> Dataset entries
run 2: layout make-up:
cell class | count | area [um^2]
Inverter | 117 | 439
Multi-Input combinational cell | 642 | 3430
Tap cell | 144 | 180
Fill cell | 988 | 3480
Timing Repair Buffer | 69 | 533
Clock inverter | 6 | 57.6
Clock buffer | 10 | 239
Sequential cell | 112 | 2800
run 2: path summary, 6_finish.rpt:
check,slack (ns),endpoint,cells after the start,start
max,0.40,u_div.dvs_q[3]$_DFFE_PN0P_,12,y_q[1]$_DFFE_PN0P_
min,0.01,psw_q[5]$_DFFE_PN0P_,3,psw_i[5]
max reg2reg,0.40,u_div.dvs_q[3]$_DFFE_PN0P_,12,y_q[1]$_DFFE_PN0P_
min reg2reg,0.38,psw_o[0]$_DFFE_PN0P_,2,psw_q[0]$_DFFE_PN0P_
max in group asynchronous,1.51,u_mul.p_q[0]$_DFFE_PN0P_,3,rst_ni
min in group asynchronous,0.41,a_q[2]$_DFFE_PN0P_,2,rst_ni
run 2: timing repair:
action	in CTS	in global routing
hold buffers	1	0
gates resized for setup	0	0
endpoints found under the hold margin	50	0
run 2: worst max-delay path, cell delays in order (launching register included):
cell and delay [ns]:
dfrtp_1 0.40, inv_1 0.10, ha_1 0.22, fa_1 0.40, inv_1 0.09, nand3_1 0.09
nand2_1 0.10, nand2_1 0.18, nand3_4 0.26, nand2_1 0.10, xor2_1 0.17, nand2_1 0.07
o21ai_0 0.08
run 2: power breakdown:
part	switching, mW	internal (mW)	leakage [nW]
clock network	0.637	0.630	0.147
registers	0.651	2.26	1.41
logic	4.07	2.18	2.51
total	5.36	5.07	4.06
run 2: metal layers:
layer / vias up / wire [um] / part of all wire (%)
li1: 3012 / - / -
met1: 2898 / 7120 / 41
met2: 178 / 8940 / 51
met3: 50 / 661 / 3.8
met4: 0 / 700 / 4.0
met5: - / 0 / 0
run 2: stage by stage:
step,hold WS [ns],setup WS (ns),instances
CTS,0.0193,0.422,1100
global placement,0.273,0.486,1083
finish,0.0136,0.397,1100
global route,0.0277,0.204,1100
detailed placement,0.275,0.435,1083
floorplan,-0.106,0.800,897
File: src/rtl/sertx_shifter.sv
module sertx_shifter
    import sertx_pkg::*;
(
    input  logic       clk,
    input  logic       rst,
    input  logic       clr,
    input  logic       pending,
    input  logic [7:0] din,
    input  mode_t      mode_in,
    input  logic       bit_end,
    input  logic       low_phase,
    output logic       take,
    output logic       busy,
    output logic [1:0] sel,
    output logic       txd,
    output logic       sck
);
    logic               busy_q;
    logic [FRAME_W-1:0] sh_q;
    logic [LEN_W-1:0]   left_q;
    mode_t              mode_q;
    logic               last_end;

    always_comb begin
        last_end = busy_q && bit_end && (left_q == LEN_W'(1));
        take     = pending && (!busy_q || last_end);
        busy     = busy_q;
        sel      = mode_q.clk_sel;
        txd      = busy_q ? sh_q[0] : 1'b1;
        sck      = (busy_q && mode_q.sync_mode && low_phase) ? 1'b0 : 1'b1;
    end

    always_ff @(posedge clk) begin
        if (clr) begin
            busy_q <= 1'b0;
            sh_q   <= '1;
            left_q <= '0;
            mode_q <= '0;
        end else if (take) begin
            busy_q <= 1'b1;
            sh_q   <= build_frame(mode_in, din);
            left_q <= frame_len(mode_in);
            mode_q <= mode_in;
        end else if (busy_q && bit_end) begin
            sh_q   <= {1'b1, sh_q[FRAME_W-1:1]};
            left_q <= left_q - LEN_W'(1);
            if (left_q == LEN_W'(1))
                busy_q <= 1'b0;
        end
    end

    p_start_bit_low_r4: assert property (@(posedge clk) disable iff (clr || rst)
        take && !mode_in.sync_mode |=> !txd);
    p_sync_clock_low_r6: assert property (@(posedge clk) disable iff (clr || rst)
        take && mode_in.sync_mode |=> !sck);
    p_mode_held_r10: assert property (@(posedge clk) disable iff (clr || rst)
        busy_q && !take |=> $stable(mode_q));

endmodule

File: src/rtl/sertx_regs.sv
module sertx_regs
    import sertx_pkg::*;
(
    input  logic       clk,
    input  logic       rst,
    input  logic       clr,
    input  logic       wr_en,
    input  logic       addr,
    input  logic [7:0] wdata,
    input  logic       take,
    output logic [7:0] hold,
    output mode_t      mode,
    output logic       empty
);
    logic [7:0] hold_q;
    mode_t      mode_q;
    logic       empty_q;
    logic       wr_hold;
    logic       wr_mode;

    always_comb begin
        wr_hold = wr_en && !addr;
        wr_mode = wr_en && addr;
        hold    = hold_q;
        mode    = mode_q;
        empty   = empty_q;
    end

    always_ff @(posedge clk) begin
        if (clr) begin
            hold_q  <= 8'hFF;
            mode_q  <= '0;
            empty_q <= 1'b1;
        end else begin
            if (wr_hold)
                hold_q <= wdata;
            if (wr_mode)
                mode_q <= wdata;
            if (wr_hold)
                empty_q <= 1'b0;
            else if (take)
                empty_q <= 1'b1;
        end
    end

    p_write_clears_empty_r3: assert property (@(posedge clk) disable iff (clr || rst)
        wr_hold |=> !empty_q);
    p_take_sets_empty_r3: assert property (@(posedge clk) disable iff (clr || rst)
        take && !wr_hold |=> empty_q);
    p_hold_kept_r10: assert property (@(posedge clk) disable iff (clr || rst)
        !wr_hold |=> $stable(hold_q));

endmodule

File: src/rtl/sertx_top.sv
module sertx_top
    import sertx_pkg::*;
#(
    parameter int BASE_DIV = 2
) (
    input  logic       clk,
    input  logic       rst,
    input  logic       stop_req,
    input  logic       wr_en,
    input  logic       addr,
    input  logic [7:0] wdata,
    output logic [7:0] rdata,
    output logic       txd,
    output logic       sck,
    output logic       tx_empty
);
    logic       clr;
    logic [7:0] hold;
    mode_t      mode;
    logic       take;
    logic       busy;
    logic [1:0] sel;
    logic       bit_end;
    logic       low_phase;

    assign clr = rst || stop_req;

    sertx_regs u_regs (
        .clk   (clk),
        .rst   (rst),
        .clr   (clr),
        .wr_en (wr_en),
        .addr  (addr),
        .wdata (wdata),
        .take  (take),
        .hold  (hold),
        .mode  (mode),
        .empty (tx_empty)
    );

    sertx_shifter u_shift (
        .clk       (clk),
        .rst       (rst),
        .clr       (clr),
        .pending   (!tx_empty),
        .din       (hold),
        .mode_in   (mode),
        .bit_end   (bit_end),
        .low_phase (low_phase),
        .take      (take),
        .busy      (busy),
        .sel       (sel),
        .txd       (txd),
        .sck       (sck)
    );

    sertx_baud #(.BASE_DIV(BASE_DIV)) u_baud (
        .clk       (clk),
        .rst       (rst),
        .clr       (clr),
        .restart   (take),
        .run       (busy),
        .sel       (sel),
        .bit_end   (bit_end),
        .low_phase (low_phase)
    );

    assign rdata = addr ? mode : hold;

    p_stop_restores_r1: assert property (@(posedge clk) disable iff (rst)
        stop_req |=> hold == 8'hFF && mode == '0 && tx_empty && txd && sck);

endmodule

> Your assignment
Take the records above and return, word for word, only the lines that fall from the line with "endpoints found under" to the line with "CTS,0.0193,0.422,1100", both of them included.

> Answer space
endpoints found under the hold margin	50	0
run 2: worst max-delay path, cell delays in order (launching register included):
cell and delay [ns]:
dfrtp_1 0.40, inv_1 0.10, ha_1 0.22, fa_1 0.40, inv_1 0.09, nand3_1 0.09
nand2_1 0.10, nand2_1 0.18, nand3_4 0.26, nand2_1 0.10, xor2_1 0.17, nand2_1 0.07
o21ai_0 0.08
run 2: power breakdown:
part	switching, mW	internal (mW)	leakage [nW]
clock network	0.637	0.630	0.147
registers	0.651	2.26	1.41
logic	4.07	2.18	2.51
total	5.36	5.07	4.06
run 2: metal layers:
layer / vias up / wire [um] / part of all wire (%)
li1: 3012 / - / -
met1: 2898 / 7120 / 41
met2: 178 / 8940 / 51
met3: 50 / 661 / 3.8
met4: 0 / 700 / 4.0
met5: - / 0 / 0
run 2: stage by stage:
step,hold WS [ns],setup WS (ns),instances
CTS,0.0193,0.422,1100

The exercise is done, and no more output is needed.